Около середины осени князь Потемкин приказал армии перейти Буг, чтобы подойти к Днестру и теснее окружить площадь Бендер. Армия некоторое время оставалась в Дубоссарах, на левом берегу Днестра, прежде чем часть её переправилась на правый берег. В этом-то лагере я узнал о первом возмущении французской гвардии и о горе моих родственников. Князь предложил мне послать офицера в Париж, чтобы собрать сведения; но в то время, как я собирался принять эту крайнюю милость, она оказалась бесполезной, вследствие полученного мной письма. Чтобы рассеять меня, князь взял меня одного с собой в объезд до Очакова. Мы путешествовали в маленькой повозке со скамьями в два места, называемой в России дрожками, и возвратились на 6-й день в Дубоссары. У нас было несколько дел легких отрядов и кавалерии, но малозначащих и, когда мы принудили войти в город все турецкие части, рассеянные для наблюдения за нами, началась осада; князь отнял у меня гусарский полк, которым я командовал, и дал мне полк Тульской инфантерии, старый и превосходный полк. Несколько недель город подвергали блокаде, но не атаковали его. Наконец, в ноябре открыли траншею и после 12-ти дней довольно правильной атаки город сдался. Князь оказал мне милость и позволил занять его. Я вошел со своим полком и занял все ворота и внутренние посты. Первое, что я занял, был гарем сераскира; но к великому несчастью, одним из условий капитуляции разрешалось отдать в распоряжение осажденных крытые повозки, и сераскир посадил в них всех своих жен. Я застал еще мебель в их комнатах, и вся их домашняя утварь была еще на своих местах. Я захватил в свою пользу несколько великолепных трубок и вышитых кисетов для табаку, принадлежавших сераскиру, а также и чашку, из которой он ежедневно пил кофе. Мне нужно было собрать дань наших успехов, чтобы свезти их моим друзьям во Францию, куда я хотел отправиться возможно скорее на зиму, чтобы к открытию третьей кампании вернуться в Россию. Нельзя было найти лучшего момента для этого путешествия, желать которого у меня было так много причин. Войска отправлялись на квартиры в занятые места и в Молдавию. Я находился на одинаковом расстоянии как от Парижа, так и от Петербурга; во Францию влекли меня слишком дорогие, слишком большие интересы, чтоб мне не пожелать хоть наездом побывать там. Князь Потемкин, которому я изложил свои планы, одобрил их и предложил мне вернуться к нему в начале лета. Я отправился с ним в Яссы, главный город Молдавии, где провел две недели.

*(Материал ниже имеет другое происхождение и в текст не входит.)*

$ cat src/rtl/tracker_sequencer.sv
`default_nettype none
// ============================================================================
// Module   : tracker_sequencer
// Function : Pattern player that steps a 16-bit note-row memory at a
//            programmable row rate and drives the tracker's note/speed inputs.
// Revision : 1.0 - initial release
// ============================================================================
module tracker_sequencer #(
  parameter int ADDR_W   = 4,
  parameter int TICK_DIV = 8
) (
  input  logic              clk,
  input  logic              rst,
  input  logic              tick_en,
  input  logic              start,
  input  logic              stop,
  input  logic              loop_en,
  input  logic [3:0]        init_speed,
  input  logic              wr_en,
  input  logic [ADDR_W-1:0] wr_addr,
  input  logic [15:0]       wr_data,
  output logic [15:0]       note,
  output logic [3:0]        speed,
  output logic [ADDR_W-1:0] row,
  output logic              playing,
  output logic              row_strobe,
  output logic              loop_done
);

  localparam int DEPTH = 2**ADDR_W;
  localparam int CNT_W = $clog2(16*TICK_DIV);

  localparam logic [1:0] EFF_SPEED = 2'd1;
  localparam logic [1:0] EFF_JUMP  = 2'd2;
  localparam logic [1:0] EFF_END   = 2'd3;

  typedef enum logic [1:0] {
    S_IDLE  = 2'd0,
    S_FETCH = 2'd1,
    S_LATCH = 2'd2,
    S_PLAY  = 2'd3
  } state_t;

  state_t            state_q, state_d;
  logic [ADDR_W-1:0] row_q, row_d;
  logic [15:0]       note_q, note_d;
  logic [3:0]        speed_q, speed_d;
  logic [CNT_W-1:0]  cnt_q, cnt_d;
  logic [1:0]        eff_q, eff_d;
  logic [2:0]        arg_q, arg_d;
  logic              row_strobe_q, row_strobe_d;
  logic              loop_done_q, loop_done_d;

  logic [15:0]       mem [DEPTH];
  logic [15:0]       rd_data_q;
  logic [CNT_W-1:0]  row_last;

  // Pattern memory: write port is free-running; read is registered so a
  // same-cycle write to the fetched row returns the old word.
  always_ff @(posedge clk) begin
    if (wr_en) mem[wr_addr] <= wr_data;
  end

  always_ff @(posedge clk) begin
    if (state_q == S_FETCH) rd_data_q <= mem[row_q];
  end

  assign row_last = CNT_W'((32'(speed_q) + 32'd1) * TICK_DIV - 1);

  always_comb begin
    state_d      = state_q;
    row_d        = row_q;
    note_d       = note_q;
    speed_d      = speed_q;
    cnt_d        = cnt_q;
    eff_d        = eff_q;
    arg_d        = arg_q;
    row_strobe_d = 1'b0;
    loop_done_d  = 1'b0;

    case (state_q)
      S_IDLE: begin
        note_d = '0;
        row_d  = '0;
        if (start) begin
          speed_d = init_speed;
          state_d = S_FETCH;
        end
      end
      S_FETCH: state_d = S_LATCH;
      S_LATCH: begin
        note_d       = {rd_data_q[15:2], 2'b00};
        eff_d        = rd_data_q[1:0];
        arg_d        = rd_data_q[4:2];
        if (rd_data_q[1:0] == EFF_SPEED) speed_d = {1'b0, rd_data_q[4:2]};
        cnt_d        = '0;
        row_strobe_d = 1'b1;
        state_d      = S_PLAY;
      end
      S_PLAY: begin
        if (tick_en) begin
          if (cnt_q == row_last) begin
            state_d = S_FETCH;
            if (eff_q == EFF_JUMP) begin
              row_d = ADDR_W'(arg_q);
            end else if (eff_q == EFF_END) begin
              loop_done_d = 1'b1;
              row_d       = '0;
              if (!loop_en) begin
                state_d = S_IDLE;
                note_d  = '0;
              end
            end else if (row_q == {ADDR_W{1'b1}}) begin
              row_d       = '0;
              loop_done_d = 1'b1;
            end else begin
              row_d = row_q + ADDR_W'(1);
            end
          end else begin
            cnt_d = cnt_q + CNT_W'(1);
          end
        end
      end
      default: state_d = S_IDLE;
    endcase

    // Abort overrides every transition above, including a pending start.
    if (stop) begin
      state_d      = S_IDLE;
      note_d       = '0;
      speed_d      = '0;
      row_d        = '0;
      cnt_d        = '0;
      row_strobe_d = 1'b0;
      loop_done_d  = 1'b0;
    end
  end

  always_ff @(posedge clk) begin
    if (rst) begin
      state_q      <= S_IDLE;
      row_q        <= '0;
      note_q       <= '0;
      speed_q      <= '0;
      cnt_q        <= '0;
      eff_q        <= '0;
      arg_q        <= '0;
      row_strobe_q <= 1'b0;
      loop_done_q  <= 1'b0;
    end else begin
      state_q      <= state_d;
      row_q        <= row_d;
      note_q       <= note_d;
      speed_q      <= speed_d;
      cnt_q        <= cnt_d;
      eff_q        <= eff_d;
      arg_q        <= arg_d;
      row_strobe_q <= row_strobe_d;
      loop_done_q  <= loop_done_d;
    end
  end

  assign note       = note_q;
  assign speed      = speed_q;
  assign row        = row_q;
  assign playing    = (state_q != S_IDLE);
  assign row_strobe = row_strobe_q;
  assign loop_done  = loop_done_q;

endmodule
`default_nettype wire

$ cat config.mk
export PLATFORM = sky130hd
export DESIGN_NAME = tracker_sequencer
export DESIGN_NICKNAME = d
export VERILOG_FILES = /design/src/rtl/tracker_sequencer.sv
export SDC_FILE = /design/constraint.sdc
export NUM_CORES = 1
export LEC_CHECK = 0
export ABC_AREA = 0
export CAP_MARGIN = 10
export CORE_ASPECT_RATIO = 0.7
export CORE_MARGIN = 1.5
export CORE_UTILIZATION = 50
export CTS_CLUSTER_DIAMETER = 150
export CTS_CLUSTER_SIZE = 8
export DETAILED_ROUTE_END_ITERATION = 8
export GPL_TIMING_DRIVEN = 0
export PLACE_DENSITY = 0.65
export SYNTH_ARGS = -nofsm -noshare
export SYNTH_HDL_FRONTEND = slang
export SYNTH_SLANG_ARGS = --single-unit
export TNS_END_PERCENT = 5
$ cat constraint.sdc
create_clock -name clk -period 3.3 [get_ports clk]
set_input_delay 0.99 -clock clk [delete_from_list [all_inputs] [get_ports clk]]
set_output_delay 0.99 -clock clk [all_outputs]
set_load 0.02 [all_outputs]
== Yosys cells after proc, flatten, opt, wreduce, memory -nomap -nowiden ==
Memories as Yosys holds them, arrays and structs flattened. A register that Yosys moved wholly into a read port is not among the register bits.
Cells that the tools add are included.

* Latch bits: 0
* Logic and storage cells: 76
* Bits in writable memories: 256
* Memories kept: 1
* Bits of input ports: 31
* Output and inout port bits: 27
* Register bits: 40
* Bits in read-only memories: 0

{| class="wikitable"
|+ Memory list
! name !! depth !! width !! read ports !! clocked after memory_dff !! write ports !! line !! RTL
|-
| mem || 16 || 16 || 1 || 1 || 1 || 54 || <nowiki>logic [15:0] mem [DEPTH];</nowiki>
|}

* Multiplexer cells: 30
* Bitwise operators: 3
* Add/subtract/negate cells: 4
* Divide/modulo/power cells: 0
* Order comparisons: 0
* Eq/ne operators: 16
* Multiply operators: 0
* Reductions and logical operators: 13
* Shift operators: 0

{| class="wikitable"
|+ Operators with widths
! cell !! number
|-
| 16-bit 2-to-1 mux || 5
|-
| 16-bit case mux with 3 select lines || 1
|-
| 4-bit 2-to-1 mux || 7
|-
| 2-bit inequality test, second input constant || 8
|-
| 4-bit case mux with 2 select lines || 2
|-
| 7-bit 2-to-1 mux || 2
|-
| 7-bit case mux with 2 select lines || 1
|-
| 3-bit AND reduction || 4
|-
| 4-bit by 1-bit adder with 4-bit output, second input constant || 2
|-
| 2-bit == test, second input constant || 4
|-
| 1-bit 2-to-1 mux || 8
|-
| 2-bit case mux with 4 select lines || 1
|-
| 2-bit nonzero test || 4
|-
| 7-bit by 1-bit adder with 7-bit output, second input constant || 1
|-
| 7-bit == test || 1
|-
| 7-bit by 1-bit subtractor with 7-bit output, second input constant || 1
|-
| 2-bit 2-to-1 mux || 3
|-
| 6-bit AND reduction || 1
|-
| 6-bit OR reduction || 1
|-
| 2-bit by 1-bit == test with 1-bit output, second input constant || 2
|-
| 4-bit == test, second input constant || 1
|-
| 1-bit NOT || 3
|-
| 3-bit nonzero test || 1
|-
| 2-bit zero test || 1
|-
| 2-bit OR reduction || 1
|}

== Depth between registers and ports, before layout ==
* Depth after elaboration: 7
* Gate-level depth with buffers: 7
* Mapped depth without buffers: 7

== Worst setup path after synthesis ==
Ideal clock, no wire load.

* Path kind: input to register
* Start: input wr_addr[2]
* End: memory mem[0][0] (enable)
* Required time: 2891 ps
* Data arrival time: 2636 ps
* Cell stages on the path: 2
* Slack: 255 ps
* Path buffers: 0
* Setup time: 409 ps
* Cells stage by stage: or3b_2 -> nor3_1

{| class="wikitable"
|+ RTL lines
! element !! line !! RTL
|-
| start, declared || 20 || <nowiki>input logic [ADDR_W-1:0] wr_addr,</nowiki>
|-
| end, declared || 54 ||
|}

Straight into the memory's write port.

== Worst setup path after layout ==
* Start: register state_q[0]
* End: output playing

* Longest elaborated chain between the ends: 1

{| class="wikitable"
|+ Ends and longest elaborated chain
! element !! line !! RTL
|-
| start, declared || 44 || <nowiki>state_t state_q, state_d;</nowiki>
|-
| start signal, assigned || 151 || <nowiki>state_q <= state_d;</nowiki>
|-
| 2-bit nonzero test || 166 || <nowiki>assign playing = (state_q != S_IDLE);</nowiki>
|-
| end, declared || 25 || <nowiki>output logic playing,</nowiki>
|}

No other way between the ends.

==> flow_summary.toml <==
[timing]
holdWs_ns = 0.469
setup_viol = 0
hold_viol_final = 0
worst_pin_slew_ns = 0.917
slew-limit-headroom_pct = 38.8
finalClockSkew_ns = 0.00977
slew_viol_final = 0
period_share_pct = 92.2
rsz0062_at_grt = "no"
max_freq_mhz = 329
final_period_minus_worst_setup_slack_ns = 3.04

[place]
hpwl_um = 17300
port-buffer-count = 55
post-place-cells = 1015
gp_routability_congestion = 0.856

[cts]
cts.sinks = 310
cts_root_buf = "clkbuf_16"
postCtsHoldBufs = 0
clk-insertion-delay-late_ns = 0.52
h-tree-depth = 2
cts_resized = 0
tritoncts = "done"
cts_setup_buffers = 0
clockBufferDepth = 3
path_clk_slew_ns = 0.05
numCtsBuffers = 44

[synthesis]
ys_seq_area_share_pct = 72.8
synth_top_area_share_pct = 66.6
syn-cell-area_um2 = 12300
synthCells = 622
avgSynthCellArea_um2 = 19.7
synth_warnings = 0
synth-seq-cells = 310
ys_types = 48
yosysTopAreaCell = "edfxtp_1"
async_flop_share_pct = 0
synth_area_leaders = "edfxtp_1 (67%), mux4_2 (15%), dfxtp_1 (6.2%)"
synthFlopType = "edfxtp_1"
yosysMostFrequentCell = "edfxtp_1"
synthTopCellsByCount = "edfxtp_1 (272), mux4_2 (80), dfxtp_1 (38), nand2_1 (31), nor2_1 (24)"
synth_edf_count = 272

[route]
first_pass_iters = 7
route.detailed.drc = 0
first_iter_violations = 609
via_per_inst = 5.94
drt_wl_total_um = 26500
wire_per_inst_um = 24.6
antenna_left = 0
via_count = 6391

[critical_path]
critPathRequiredTime_ns = 2.31
slowest_stage = "clkdlybuf4s50_1"
reg2reg_to = "rd_data_q[9]"
worstPathMaxFanout = 6
cp-end-kind = "output pin"
worstSetupPathType = "reg2out"
cp.arrival_ns = 2.05
reg2reg_depth = 4
start_kind = "register"
timing.rr.start = "row[1]"
slowest_delay_ns = 0.59
path_common_cell = "inv_1"
cp_cell_sequence = "inv_1 -> ha_1 -> inv_1 -> clkdlybuf4s50_1"
rrSetupSlack_ns = 0.29

[min_path]
min_from = "note[7]"
hold_path.class = "reg2reg"
whs_endpoint = "note[7]"
min_path_cells = 1

[pwr]
p_per_area_nw_per_um2 = 581
vdd_drop_max_mv = 0.481
finalPower_mw = 8.55
leakagePower_nw = 4.60

[die]
coreArea_um2 = 23900
initial_core_util_pct = 51.4
die_x_um = 190
dieArea_um2 = 25500
dieHeight_um = 134
rows = 47
ios = 58

[finish]
layout.cells.non_filler = 1076
seq_area_um2 = 8930
nFillCells = 1722
final_nets = 782
area_growth_pct = 19.9
drive_gt1_share_pct = 25.3
utilization_pct = 61.6
n_antenna_cell = 0
multi_input_area_um2 = 3220

[global_route]
grt_first_pass_wirelength_um = 39500
track_usage_pct = 21.7
grt_overflow = 0
grt_pass1_vias = 6429
antenna_found_initial = 1
grt_max_degree = 17

[outcome]
outcome = "finished, final reports clean"

[job]
drv_cap = 0
-- flip-flops by register name, indices dropped and copies added, names as in the netlist --
register / flops
arg_q: 3
rd_data_q: 16
eff_q: 2
mem: 256
state_q: 2
speed: 4
row: 4
cnt_q: 7
loop_done: 1
row_strobe: 1
note: 14
-- placed cells by master, fill, tap and decap left out, types with 9 or more instances in the layout --
master,count
nand3_1,20
nor2_1,12
nor2_2,12
buf_8,12
clkbuf_1,27
edfxtp_1,272
clkdlybuf4s50_1,55
a21oi_1,9
nand2b_1,17
clkbuf_16,44
nand2_1,31
mux2i_1,14
o2bb2ai_2,10
dfxtp_1,38
mux4_2,80
-- worst max-delay path by stage --
| stage | end | slack (ns) | cells past startpoint | start |
|---|---|---|---|---|
| finish | playing | 0.26 | 4 | state_q[0] |
| global placement | mem[0][15] | -1.50 | 3 | wr_en |
| global route | rd_data_q[6] | 0.12 | 4 | row[1] |
| detailed placement | mem[0][15] | 0.14 | 4 | wr_en |
| floorplan | mem[0][0] | 0.25 | 2 | wr_addr[2] |
| CTS | rd_data_q[9] | 0.23 | 4 | row[1] |
-- per-stage QoR --
| stage | setup TNS [ns] | area [um^2] | setup WS [ns] |
|---|---|---|---|
| finish | 0 | 14700 | 0.257 |
| global route | 0 | 14700 | 0.123 |
| CTS | 0 | 14700 | 0.228 |
| detailed placement | 0 | 13500 | 0.142 |
| global placement | -158.41 | 13200 | -1.50 |
| floorplan | 0 | 12300 | 0.255 |
-- layout make-up --
class                      instances  share of cell area, %
buffer                            32                   1.08
clock inverter                     3                  0.196
tap                              318                   2.70
clock buffer                      58                   7.84
sequential                       310                   60.7
inverter                           6                  0.153
timing repair buffer              74                   5.48
multi-input combinational        275                   21.9
-- report_power, final --
part	internal (mW)	total, mW	switching (mW)
sequential	4.35	4.38	0.0240
clock	2.40	3.91	1.51
combinational	0.102	0.258	0.156
total	6.85	8.55	1.69
-- worst max-delay path, delay by kind of cell, from the launching register on --
family	cells	cell delay, ns
adders and majority gates	1	0.29
DFF	1	0.44
buffers and inverters	3	0.81
-- layer usage --
metal  share of wire [%]  global-route usage [%]  up-vias
met5                   0                       0        -
li1                    -                       -     2775
met4                 2.2                    6.47        0
met3                 9.1                    5.10       50
met1                  44                    32.3     3251
met2                  44                    32.5      315
-- logic make-up (layout without fill, tap and decap cells) --
family                     count (synthesis)  in the layout  synth area share, %
other                                      1              2               0.0306
xor gates and xnor gates                  10             10                0.958
adders and majority gates                  8              8                0.816
AOI/OAI and AO/OA                         47             47                 3.45
muxes                                     94             94                 15.8
buffers and inverters                     38            173                 1.48
and+or+nand+nor                          114            114                 4.69
DFF                                      310            310                 72.8
No activity file was read; power rests on OpenSTA's default activity.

Фельдмаршал Румянцев, впавший в немилость, поссорившись с князем, занимал маленькую дачу в окрестностях, где князь его вовсе не навещал; но постоянно заботясь обо мне, как если бы он был любящим родственником, князь мне сказал, что было бы неприлично для меня, будучи так близко от Румянцева, не пойти к нему из уважения к его славе, и предложил дежурному генералу проводить меня. Я застал Румянцева в постели, в которой он оставался уже в течение нескольких месяцев, но не столько по болезни, сколько из чудачества и каприза. Он с воодушевлением говорил об армии, но очень холодно о князе и, казалось, старался удалить из головы своей мысль о каком-то предмете, которая его беспокоила. Я не мог ничего узнать, что он думал о кампании, которая оканчивалась, и о предшествовавшей, хотя мне и очень хотелось исследовать причины медлительности, которую нельзя было объяснить какой-либо очевидной причиной. Мне показалось, что он любил притворяться и был раздражен, и я заметил в нём признаки фальши и притворной вежливости. Это короткое время нашего разговора не расположило меня в его пользу; однако я не мог себе составить определенного мнения о нём, так как присутствие дежурного генерала князя подсказывало ему сдержанность, стеснявшую и его, и меня. Я простился с ним и больше никогда с ним не виделся. Я с сожалением готовился расстаться с князем Потемкиным, и это сожаление оправдывалось в достаточной мере его заботами, его постоянным вниманием ко мне в течение 2-х лет, когда моя судьба зависела от него; но он понимал побудительные причины и сам настаивал на моем отъезде. Я расстался с ним в последних числах ноября, получив приглашение вернуться до начала кампании и обещание, что найду приятную деятельность, которая по обстоятельствам неизбежно будет полезнее, чем была в течение последней кампании[78].
78
Екатерина II, спустя короткое время, писала Гримму 12 февраля 1790 г.: «Я желаю, чтобы вы не вскружили голову Рожеру Дама и чтобы вы его обратно прислали к князю Потемкину таким, каким он был».